Was war bloß mit mir los?

Eine beschissene Unruhe kroch über mich hinweg, ich dachte an Harry, der viel zu gut für diese Welt war, ich dachte an meine Mutter, die schon ihren Platz in der Hölle reserviert hatte, und ich dachte an Zoe.

Ich dachte immer wieder an Zoe, dabei wehrte sich alles in mir, an sie zu denken. Sie gehörte zu einem anderen Leben, nicht zu meinem, und die Masche, die meine Mutter hier abzog, war zum Kotzen. Nach unserer Begegnung hatte sie mir mehrmals geschrieben, hatte mich angefleht, ihrer Tochter zu helfen, ihrem Kind. Ich verfluchte Chris, dass er ihr jemals meine Nummer gegeben hatte, ich verfluchte das Leben, dass es mir diese Mutter gegeben hatte und ich verfluchte mich selbst, dass es mir noch immer nicht scheißegal war.

„Kannst du nicht schlafen?“, hörte ich Esther hinter mir verschlafen fragen. Ich sah kurz über die Schulter, sie hatte sich einen Bademantel des Hotels übergezogen, der ihr viel zu groß war und dessen Ärmel weit über ihre Arme hingen.

„Irgendwie nicht“, sagte ich. Sie kam barfuß auf mich zu, schlang die Arme von hinten um meine Brust und schmiegte ihren Kopf an meinen Rücken. Ich nahm noch einen Schluck von der Flasche und starrte auf die beschissene Welt, die mir zu Füßen lag.

„Lass uns wieder ins Bett gehen“, sagte Esther irgendwann und küsste meinen Rücken.

Langsam drehte ich mich zu ihr um. „Ist das ein Angebot?“

Sie lächelte. „Das musst du wohl selbst herausfinden.“

Und dann griff sie nach meiner Hand, und wir gingen nach drinnen, und als sie ihren Bademantel fallen ließ, hielten meine Gedanken endlich die Klappe.

 

„Guten Morgen“, sagte ich, als Esther mich müde anblinzelte.

„Guten Morgen“, entgegnete sie und gähnte scheu, fast wie ein kleines Reh.
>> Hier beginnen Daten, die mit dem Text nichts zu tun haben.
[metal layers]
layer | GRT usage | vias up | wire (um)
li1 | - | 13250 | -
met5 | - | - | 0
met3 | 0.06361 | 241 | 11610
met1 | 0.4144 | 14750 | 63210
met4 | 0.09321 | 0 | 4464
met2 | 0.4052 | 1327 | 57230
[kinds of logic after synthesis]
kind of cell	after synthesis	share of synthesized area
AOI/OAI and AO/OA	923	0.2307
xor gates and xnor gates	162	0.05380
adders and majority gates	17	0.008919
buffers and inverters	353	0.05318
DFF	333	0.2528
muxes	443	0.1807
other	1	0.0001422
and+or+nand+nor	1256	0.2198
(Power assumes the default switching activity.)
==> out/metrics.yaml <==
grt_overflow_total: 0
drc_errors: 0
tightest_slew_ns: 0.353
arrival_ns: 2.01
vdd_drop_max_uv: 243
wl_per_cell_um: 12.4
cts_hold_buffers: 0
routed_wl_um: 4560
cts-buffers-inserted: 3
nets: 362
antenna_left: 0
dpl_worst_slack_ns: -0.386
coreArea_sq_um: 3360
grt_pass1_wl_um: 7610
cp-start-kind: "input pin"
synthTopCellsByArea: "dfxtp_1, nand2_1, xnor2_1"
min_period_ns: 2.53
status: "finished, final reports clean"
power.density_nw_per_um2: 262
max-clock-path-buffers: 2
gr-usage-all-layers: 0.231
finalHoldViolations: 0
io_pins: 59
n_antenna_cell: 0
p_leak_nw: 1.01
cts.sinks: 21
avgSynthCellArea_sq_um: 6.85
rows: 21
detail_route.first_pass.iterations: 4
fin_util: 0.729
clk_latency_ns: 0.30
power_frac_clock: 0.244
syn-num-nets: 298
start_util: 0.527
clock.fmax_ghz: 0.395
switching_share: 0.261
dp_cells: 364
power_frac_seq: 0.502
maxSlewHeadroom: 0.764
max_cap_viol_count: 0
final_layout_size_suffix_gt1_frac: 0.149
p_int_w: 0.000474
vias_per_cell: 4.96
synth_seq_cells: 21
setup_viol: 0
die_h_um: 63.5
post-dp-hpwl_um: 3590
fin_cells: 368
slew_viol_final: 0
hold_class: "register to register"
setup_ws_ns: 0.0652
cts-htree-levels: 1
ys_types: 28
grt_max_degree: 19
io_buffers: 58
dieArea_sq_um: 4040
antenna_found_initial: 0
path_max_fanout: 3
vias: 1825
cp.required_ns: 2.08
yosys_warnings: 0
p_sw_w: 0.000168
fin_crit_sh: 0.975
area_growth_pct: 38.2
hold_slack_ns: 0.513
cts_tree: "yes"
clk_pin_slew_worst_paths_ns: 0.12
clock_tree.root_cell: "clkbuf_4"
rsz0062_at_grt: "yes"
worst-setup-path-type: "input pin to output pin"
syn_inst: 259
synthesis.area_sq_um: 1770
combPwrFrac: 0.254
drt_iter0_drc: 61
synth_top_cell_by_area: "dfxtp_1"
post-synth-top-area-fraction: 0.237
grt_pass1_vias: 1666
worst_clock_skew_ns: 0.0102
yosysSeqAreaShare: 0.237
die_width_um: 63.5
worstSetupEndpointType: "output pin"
`src/rtl/alu_share_pkg.sv`:
```
// Shared types and constants for the ALU-sharing controller.
// Holds width defaults, FSM state encoding, ALU op codes, grant helper.
package alu_share_pkg;

    localparam int DEF_W     = 5;
    localparam int DEF_SEL_W = 2;

    typedef enum logic [1:0] {
        IDLE = 2'd0,
        EXEC = 2'd1,
        RESP = 2'd2
    } state_t;

    localparam logic [1:0] OP_CMP    = 2'b00;
    localparam logic [1:0] OP_MUL_SH = 2'b01;
    localparam logic [1:0] OP_MUL_HI = 2'b10;
    localparam logic [1:0] OP_SUB    = 2'b11;

    // Requester index -> one-hot select over the two requesters.
    function automatic logic [1:0] onehot2(input logic idx);
        return idx ? 2'b10 : 2'b01;
    endfunction

endpackage

```
`src/rtl/alu_share_ctrl_rr_arb2.sv`:
```
// Two-input arbiter producing a one-hot (or zero) grant.
// Ports: valid[1:0] requests, last_grant previous winner, grant[1:0].
// Macro ALU_SHARE_RR_EN: defined -> round-robin on ties,
// undefined -> requester 0 always wins ties.
import alu_share_pkg::*;

module rr_arb2 (
    input  logic [1:0] valid,
    input  logic       last_grant,
    output logic [1:0] grant
);

    logic [1:0] tie;

`ifdef ALU_SHARE_RR_EN
    // Favour whoever did not win last time.
    assign tie = onehot2(~last_grant);
`else
    logic unused_last_grant;
    assign unused_last_grant = last_grant;
    assign tie = 2'b01;
`endif

    always_comb begin
        grant = 2'b00;
        unique case (1'b1)
            (valid == 2'b11): grant = tie;
            (valid == 2'b01): grant = 2'b01;
            (valid == 2'b10): grant = 2'b10;
            default:          grant = 2'b00;
        endcase
    end

endmodule

```
`src/rtl/alu_share_ctrl.sv`:
```
// Shares one combinational ALU between two valid/ready requesters.
// Ports: clk, rst (sync, active high); req_valid/req_ready and
// per-requester x/y/s/cin; rsp_valid pulse with rsp_f/rsp_cout;
// registered alu_x/alu_y/alu_s/alu_cin out, alu_f/alu_cout in; busy.
// Macro ALU_SHARE_RR_EN (in rr_arb2) selects round-robin ties.
import alu_share_pkg::*;

module alu_share_ctrl #(
    parameter int W     = DEF_W,
    parameter int SEL_W = DEF_SEL_W
) (
    input  logic             clk,
    input  logic             rst,
    input  logic [1:0]       req_valid,
    output logic [1:0]       req_ready,
    input  logic [W-1:0]     req0_x,
    input  logic [W-1:0]     req0_y,
    input  logic [SEL_W-1:0] req0_s,
    input  logic             req0_cin,
    input  logic [W-1:0]     req1_x,
    input  logic [W-1:0]     req1_y,
    input  logic [SEL_W-1:0] req1_s,
    input  logic             req1_cin,
    output logic [1:0]       rsp_valid,
    output logic [W-1:0]     rsp_f,
    output logic             rsp_cout,
    output logic [W-1:0]     alu_x,
    output logic [W-1:0]     alu_y,
    output logic [SEL_W-1:0] alu_s,
    output logic             alu_cin,
    input  logic [W-1:0]     alu_f,
    input  logic             alu_cout,
    output logic             busy
);

    state_t     state;
    state_t     state_nxt;
    logic       last_grant;
    logic       owner;
    logic [1:0] grant;
    logic       accept;
    logic       win;

    rr_arb2 u_arb (
        .valid      (req_valid),
        .last_grant (last_grant),
        .grant      (grant)
    );

    assign accept = |(req_valid & req_ready);
    assign win    = req_ready[1];

    always_ff @(posedge clk) begin
        if (rst) begin
            state <= IDLE;
        end else begin
            state <= state_nxt;
        end
    end

    always_comb begin
        state_nxt = state;
        req_ready = 2'b00;
        rsp_valid = 2'b00;
        busy      = 1'b1;
        unique case (state)
            IDLE: begin
                busy      = 1'b0;
                req_ready = grant;
                if (accept) begin
                    state_nxt = EXEC;
                end
            end
            EXEC: begin
                state_nxt = RESP;
            end
            RESP: begin
                rsp_valid = onehot2(owner);
                state_nxt = IDLE;
            end
            default: begin
                state_nxt = IDLE;
            end
        endcase
    end

    // Operands change only on accept so the ALU sees a stable input
    // for the whole EXEC cycle; the result is captured at its end.
    always_ff @(posedge clk) begin
        if (rst) begin
            alu_x      <= '0;
            alu_y      <= '0;
            alu_s      <= '0;
            alu_cin    <= 1'b0;
            rsp_f      <= '0;
            rsp_cout   <= 1'b0;
            owner      <= 1'b0;
            last_grant <= 1'b1;
        end else begin
            if (accept) begin
                alu_x      <= win ? req1_x : req0_x;
                alu_y      <= win ? req1_y : req0_y;
                alu_s      <= win ? req1_s : req0_s;
                alu_cin    <= win ? req1_cin : req0_cin;
                owner      <= win;
                last_grant <= win;
            end
            if (state == EXEC) begin
                rsp_f    <= alu_f;
                rsp_cout <= alu_cout;
            end
        end
    end

endmodule
```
Im nächsten Moment runzelte sie die Stirn. „Hast du mich etwa beobachtet?“

„Ja.“

„Wie?“

Ich stütze meinen Kopf mit der Hand ab. „Ich habe dich die letzte halbe Stunde einfach nur angestarrt.“

„Du hast mir beim Schlafen zugesehen?“

„Ja“, bestätigte ich und sie lächelte. „Stalker“, sagte sie und zog sich die Bettdecke über das Gesicht.
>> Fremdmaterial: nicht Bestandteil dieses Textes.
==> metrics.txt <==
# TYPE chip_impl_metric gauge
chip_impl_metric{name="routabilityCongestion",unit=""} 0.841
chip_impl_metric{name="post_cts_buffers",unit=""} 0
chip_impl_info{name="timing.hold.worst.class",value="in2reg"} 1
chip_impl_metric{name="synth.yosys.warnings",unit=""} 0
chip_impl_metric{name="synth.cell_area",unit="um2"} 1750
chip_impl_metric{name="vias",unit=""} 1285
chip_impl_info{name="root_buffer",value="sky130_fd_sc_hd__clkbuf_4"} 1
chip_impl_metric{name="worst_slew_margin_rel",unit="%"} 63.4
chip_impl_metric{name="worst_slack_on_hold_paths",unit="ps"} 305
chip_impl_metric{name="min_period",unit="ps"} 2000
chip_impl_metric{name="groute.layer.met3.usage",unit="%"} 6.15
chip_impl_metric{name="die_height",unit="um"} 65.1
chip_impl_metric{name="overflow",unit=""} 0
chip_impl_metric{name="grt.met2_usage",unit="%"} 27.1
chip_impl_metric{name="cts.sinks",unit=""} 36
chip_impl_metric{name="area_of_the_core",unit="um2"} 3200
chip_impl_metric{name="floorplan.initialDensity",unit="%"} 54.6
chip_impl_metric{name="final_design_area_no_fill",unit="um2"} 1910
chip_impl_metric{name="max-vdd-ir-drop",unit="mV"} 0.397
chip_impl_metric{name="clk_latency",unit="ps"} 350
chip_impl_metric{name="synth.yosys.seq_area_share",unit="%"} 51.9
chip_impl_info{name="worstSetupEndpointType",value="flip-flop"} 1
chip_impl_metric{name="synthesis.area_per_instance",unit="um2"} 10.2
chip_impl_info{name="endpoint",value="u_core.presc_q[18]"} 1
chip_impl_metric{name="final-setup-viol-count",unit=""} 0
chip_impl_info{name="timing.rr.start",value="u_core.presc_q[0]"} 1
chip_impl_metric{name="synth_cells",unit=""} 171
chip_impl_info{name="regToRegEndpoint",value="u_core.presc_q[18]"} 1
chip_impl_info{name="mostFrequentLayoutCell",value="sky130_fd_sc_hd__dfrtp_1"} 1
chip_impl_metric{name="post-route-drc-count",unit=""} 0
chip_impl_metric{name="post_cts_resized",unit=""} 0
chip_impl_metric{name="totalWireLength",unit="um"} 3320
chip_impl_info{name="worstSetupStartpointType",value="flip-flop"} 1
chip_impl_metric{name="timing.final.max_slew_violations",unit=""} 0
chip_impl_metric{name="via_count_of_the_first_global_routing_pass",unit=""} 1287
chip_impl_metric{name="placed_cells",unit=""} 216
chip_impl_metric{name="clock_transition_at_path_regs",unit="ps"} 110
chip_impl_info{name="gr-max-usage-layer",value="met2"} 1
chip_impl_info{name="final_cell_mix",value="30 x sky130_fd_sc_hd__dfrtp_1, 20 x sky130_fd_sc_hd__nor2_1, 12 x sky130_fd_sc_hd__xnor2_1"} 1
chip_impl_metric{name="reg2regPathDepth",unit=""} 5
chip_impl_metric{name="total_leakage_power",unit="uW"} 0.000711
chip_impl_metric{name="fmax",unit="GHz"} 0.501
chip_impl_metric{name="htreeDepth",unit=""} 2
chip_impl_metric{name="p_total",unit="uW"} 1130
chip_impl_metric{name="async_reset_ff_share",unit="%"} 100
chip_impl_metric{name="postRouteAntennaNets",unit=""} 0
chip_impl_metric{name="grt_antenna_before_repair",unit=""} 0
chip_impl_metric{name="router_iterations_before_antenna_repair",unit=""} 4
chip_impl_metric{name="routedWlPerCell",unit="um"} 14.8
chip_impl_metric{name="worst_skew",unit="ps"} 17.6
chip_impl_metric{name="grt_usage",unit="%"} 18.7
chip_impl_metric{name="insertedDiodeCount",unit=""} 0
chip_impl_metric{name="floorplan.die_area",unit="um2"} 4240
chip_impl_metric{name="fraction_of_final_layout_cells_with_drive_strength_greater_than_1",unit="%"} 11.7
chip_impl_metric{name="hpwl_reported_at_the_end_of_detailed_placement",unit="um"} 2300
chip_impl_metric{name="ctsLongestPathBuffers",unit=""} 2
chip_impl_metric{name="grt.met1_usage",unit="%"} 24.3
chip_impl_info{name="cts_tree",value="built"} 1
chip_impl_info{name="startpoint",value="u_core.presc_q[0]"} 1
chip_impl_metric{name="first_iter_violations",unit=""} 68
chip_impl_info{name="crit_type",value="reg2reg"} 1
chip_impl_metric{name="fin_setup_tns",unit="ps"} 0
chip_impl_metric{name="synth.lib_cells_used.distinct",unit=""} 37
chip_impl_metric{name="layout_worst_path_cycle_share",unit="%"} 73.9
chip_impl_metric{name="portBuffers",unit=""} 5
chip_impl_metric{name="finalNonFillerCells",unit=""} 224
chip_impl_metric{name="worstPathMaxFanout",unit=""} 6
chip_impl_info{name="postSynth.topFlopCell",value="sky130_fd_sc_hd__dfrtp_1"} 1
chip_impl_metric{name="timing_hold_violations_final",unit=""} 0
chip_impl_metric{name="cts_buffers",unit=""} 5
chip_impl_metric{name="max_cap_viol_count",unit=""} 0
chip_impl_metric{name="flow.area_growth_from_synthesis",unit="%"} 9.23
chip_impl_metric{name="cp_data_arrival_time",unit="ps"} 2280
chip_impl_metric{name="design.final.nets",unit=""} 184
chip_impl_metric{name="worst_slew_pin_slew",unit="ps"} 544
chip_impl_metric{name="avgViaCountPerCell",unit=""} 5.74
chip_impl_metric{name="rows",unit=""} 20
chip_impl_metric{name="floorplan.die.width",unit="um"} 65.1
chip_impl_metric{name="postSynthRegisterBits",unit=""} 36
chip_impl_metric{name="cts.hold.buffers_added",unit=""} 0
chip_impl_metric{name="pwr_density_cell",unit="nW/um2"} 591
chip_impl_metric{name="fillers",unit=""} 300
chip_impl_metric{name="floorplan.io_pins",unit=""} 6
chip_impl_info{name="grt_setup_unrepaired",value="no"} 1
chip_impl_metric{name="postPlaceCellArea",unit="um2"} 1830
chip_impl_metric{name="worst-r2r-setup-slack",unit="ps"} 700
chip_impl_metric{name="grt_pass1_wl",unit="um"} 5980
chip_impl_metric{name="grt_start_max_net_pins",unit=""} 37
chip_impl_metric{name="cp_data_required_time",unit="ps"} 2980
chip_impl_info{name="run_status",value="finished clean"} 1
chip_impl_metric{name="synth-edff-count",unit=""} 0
„Und was für einer“, erklärte ich trocken. „Ich folge dir überall hin.“ Und dann wanderte ich mit meinen Fingern unter die Decke und hörte, wie sie leise lachte.
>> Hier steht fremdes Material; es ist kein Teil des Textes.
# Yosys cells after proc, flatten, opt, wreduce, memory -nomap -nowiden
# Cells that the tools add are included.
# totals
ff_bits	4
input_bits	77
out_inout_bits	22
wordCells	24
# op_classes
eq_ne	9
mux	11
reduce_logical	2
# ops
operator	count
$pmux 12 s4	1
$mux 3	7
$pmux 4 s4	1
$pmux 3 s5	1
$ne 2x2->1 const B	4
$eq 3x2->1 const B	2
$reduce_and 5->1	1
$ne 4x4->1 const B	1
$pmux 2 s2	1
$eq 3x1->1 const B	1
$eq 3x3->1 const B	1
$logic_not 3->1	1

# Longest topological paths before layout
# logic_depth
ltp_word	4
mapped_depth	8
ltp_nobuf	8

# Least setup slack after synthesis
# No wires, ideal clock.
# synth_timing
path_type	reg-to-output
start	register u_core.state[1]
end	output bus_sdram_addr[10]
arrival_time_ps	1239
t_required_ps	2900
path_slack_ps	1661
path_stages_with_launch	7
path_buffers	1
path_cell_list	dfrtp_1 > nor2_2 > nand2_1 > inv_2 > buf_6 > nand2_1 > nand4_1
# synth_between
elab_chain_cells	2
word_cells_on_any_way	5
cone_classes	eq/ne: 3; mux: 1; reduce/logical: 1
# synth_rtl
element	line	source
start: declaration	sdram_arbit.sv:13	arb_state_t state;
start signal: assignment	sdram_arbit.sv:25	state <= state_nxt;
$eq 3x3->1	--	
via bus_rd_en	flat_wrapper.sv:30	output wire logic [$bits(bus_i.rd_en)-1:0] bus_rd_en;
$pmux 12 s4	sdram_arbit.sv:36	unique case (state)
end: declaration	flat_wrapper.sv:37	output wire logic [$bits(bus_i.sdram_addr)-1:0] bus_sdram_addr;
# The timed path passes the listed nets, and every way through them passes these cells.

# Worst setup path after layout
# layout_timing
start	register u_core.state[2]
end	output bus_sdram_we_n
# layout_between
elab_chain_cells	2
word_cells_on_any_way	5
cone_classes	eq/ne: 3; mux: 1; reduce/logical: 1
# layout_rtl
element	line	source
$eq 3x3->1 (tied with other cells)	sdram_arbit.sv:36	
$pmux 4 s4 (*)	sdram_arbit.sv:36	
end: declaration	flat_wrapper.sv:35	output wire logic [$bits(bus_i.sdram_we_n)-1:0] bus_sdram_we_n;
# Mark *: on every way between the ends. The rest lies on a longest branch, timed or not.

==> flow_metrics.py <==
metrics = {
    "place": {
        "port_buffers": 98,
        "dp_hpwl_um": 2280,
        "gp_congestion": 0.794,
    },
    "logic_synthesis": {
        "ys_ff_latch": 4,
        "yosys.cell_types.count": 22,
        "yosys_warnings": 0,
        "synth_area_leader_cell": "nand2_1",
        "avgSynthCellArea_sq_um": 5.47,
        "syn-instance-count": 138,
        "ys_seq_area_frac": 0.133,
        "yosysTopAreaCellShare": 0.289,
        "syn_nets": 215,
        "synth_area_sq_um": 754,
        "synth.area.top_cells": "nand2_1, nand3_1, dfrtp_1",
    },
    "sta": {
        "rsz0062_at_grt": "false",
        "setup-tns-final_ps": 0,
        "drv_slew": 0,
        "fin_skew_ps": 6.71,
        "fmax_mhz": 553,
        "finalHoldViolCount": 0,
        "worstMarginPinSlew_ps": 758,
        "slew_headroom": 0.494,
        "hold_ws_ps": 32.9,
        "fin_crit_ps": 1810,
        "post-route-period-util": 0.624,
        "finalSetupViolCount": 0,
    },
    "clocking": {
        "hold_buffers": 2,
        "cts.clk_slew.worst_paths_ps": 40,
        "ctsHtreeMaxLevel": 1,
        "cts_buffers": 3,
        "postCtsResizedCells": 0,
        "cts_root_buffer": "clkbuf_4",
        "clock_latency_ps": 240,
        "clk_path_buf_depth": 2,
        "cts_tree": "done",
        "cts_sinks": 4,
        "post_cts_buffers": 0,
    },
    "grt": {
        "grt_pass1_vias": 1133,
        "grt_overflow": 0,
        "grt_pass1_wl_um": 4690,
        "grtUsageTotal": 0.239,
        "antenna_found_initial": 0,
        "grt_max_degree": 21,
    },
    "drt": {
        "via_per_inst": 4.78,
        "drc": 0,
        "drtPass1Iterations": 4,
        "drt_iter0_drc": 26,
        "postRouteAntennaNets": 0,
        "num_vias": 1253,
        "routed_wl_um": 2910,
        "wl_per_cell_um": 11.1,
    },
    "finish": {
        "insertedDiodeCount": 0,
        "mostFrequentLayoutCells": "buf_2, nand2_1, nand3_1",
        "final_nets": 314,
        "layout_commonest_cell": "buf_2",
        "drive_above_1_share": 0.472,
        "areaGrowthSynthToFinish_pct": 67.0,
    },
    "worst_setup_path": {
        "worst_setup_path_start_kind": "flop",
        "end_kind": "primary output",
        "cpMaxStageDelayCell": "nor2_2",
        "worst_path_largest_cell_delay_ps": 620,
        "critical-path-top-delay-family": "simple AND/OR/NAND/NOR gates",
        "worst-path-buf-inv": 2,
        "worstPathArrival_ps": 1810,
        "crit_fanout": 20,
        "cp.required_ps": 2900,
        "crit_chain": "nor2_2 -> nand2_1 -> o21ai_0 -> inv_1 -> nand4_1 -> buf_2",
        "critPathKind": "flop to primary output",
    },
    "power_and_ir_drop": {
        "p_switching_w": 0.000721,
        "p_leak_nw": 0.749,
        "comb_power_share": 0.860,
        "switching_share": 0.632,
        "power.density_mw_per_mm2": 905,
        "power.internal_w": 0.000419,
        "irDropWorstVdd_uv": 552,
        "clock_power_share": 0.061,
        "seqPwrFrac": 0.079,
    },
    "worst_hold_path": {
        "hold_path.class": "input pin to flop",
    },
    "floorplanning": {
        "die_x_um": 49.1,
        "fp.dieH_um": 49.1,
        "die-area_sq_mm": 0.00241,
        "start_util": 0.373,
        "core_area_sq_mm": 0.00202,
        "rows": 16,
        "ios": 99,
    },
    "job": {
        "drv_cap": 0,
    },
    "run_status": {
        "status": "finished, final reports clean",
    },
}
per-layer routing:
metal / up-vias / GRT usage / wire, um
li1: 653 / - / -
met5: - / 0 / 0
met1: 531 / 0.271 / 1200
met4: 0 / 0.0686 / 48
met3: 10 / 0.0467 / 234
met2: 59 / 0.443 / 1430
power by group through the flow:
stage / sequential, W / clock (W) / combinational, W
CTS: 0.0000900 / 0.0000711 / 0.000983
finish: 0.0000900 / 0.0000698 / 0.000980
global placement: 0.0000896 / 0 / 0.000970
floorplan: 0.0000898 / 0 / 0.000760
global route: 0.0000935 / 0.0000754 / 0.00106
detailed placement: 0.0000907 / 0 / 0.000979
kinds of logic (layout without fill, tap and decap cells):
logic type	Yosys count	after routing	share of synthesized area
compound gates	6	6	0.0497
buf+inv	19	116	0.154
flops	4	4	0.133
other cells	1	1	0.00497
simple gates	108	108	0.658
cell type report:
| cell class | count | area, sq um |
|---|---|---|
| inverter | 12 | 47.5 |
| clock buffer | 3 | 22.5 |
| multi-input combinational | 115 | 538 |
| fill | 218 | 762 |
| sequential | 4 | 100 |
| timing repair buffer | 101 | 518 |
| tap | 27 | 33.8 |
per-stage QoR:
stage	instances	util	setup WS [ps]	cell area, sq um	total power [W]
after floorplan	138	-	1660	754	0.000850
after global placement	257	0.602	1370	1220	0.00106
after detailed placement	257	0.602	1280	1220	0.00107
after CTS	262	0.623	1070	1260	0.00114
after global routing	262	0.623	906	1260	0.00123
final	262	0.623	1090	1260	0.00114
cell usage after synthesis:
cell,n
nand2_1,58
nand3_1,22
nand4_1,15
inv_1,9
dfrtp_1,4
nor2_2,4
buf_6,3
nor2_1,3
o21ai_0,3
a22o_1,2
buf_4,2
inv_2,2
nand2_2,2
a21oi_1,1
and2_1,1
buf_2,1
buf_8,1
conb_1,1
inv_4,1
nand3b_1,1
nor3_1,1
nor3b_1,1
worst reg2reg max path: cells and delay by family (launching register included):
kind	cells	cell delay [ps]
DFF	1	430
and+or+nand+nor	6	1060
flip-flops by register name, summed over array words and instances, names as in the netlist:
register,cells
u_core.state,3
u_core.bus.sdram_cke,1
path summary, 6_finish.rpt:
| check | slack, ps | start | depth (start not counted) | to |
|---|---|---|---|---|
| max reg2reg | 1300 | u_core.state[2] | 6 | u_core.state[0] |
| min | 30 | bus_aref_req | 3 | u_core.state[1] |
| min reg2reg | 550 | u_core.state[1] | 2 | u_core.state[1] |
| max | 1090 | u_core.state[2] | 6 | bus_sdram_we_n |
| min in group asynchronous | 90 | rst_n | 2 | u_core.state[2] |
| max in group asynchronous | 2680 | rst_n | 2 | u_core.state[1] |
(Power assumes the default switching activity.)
Meine Hände gingen auf Wanderschaft, ich erkundete jeden Teil ihres Körpers, dann schlüpfte ich mit ihr unter die Decke und übersäte ihre zarte Haut mit Küssen, bis wir wieder zueinander fanden.

 

„Hast du Hunger?“, fragte ich irgendwann. Und Esther, die auf dem Bett saß, nickte mit einer Vehemenz, die mich zum Lachen brachte.

„Burger?“

„Hat Harry dir welche eingepackt?“

„Ja, er lässt mich nie ohne welche gehen“, sagte ich und zog mir dunkle Boxershorts an.

„Burger zum Frühstück“, sagte Esther und strich sich ihre blonden Haare zurück. „Das klingt doch perfekt.“

Im nächsten Augenblick hämmerte es gegen die Tür.